Activity -> Lines from the entries below that hold "begin" form the answer; copy all of them.

Saved data entries ->

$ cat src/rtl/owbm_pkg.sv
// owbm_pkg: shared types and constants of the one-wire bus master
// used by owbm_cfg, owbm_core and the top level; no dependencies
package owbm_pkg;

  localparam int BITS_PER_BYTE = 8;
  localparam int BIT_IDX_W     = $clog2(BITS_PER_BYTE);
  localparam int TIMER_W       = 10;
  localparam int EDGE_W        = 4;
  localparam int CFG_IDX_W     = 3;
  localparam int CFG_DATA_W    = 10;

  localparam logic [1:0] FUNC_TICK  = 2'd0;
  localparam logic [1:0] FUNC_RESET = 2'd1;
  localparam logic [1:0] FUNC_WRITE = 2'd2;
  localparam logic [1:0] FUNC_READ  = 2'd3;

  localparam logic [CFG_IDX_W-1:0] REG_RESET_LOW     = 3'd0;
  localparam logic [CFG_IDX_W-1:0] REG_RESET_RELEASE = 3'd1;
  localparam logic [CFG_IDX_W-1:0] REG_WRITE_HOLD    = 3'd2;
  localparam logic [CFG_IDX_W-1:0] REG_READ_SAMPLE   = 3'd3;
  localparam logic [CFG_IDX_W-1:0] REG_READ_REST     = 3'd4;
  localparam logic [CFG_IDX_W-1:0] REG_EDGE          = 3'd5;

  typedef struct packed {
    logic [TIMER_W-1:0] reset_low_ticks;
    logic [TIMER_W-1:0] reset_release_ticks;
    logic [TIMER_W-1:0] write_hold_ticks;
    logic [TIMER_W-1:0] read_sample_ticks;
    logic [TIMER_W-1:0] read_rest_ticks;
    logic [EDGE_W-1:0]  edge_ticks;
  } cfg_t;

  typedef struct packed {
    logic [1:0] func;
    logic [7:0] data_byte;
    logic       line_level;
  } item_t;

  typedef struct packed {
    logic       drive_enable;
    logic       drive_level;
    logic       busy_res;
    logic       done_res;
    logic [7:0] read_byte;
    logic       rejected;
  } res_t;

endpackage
...
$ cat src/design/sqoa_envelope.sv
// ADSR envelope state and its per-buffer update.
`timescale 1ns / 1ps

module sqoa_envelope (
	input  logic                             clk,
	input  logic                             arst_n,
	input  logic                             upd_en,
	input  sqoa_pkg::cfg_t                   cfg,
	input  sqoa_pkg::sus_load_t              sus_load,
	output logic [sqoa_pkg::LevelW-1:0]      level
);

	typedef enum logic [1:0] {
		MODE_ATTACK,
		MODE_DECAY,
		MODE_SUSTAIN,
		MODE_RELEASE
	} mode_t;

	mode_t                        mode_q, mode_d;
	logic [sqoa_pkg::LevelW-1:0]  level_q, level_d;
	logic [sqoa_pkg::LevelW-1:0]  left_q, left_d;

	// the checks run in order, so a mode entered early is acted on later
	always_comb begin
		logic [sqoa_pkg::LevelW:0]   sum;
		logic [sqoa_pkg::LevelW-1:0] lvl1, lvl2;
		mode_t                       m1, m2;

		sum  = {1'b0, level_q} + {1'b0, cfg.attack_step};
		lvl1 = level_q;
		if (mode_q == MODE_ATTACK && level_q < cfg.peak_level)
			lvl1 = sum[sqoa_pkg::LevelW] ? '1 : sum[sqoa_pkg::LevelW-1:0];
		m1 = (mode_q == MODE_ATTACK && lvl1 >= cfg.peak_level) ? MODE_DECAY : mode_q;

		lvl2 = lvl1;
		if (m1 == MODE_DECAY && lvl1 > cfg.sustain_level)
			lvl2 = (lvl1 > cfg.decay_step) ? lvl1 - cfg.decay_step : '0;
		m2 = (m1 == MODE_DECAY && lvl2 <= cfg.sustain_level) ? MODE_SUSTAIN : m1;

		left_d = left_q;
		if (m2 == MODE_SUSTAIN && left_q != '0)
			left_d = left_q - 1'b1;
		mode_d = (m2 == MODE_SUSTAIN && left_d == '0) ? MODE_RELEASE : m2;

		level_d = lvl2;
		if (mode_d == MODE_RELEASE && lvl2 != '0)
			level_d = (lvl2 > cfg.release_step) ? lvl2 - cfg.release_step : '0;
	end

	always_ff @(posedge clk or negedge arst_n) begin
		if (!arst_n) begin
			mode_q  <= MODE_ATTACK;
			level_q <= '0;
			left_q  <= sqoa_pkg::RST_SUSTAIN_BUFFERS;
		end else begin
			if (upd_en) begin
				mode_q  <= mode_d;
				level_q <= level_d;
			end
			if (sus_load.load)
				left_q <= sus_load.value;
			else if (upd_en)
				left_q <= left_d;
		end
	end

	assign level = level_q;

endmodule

Solution for this problem ->
	always_comb begin
	always_ff @(posedge clk or negedge arst_n) begin
		if (!arst_n) begin
		end else begin
			if (upd_en) begin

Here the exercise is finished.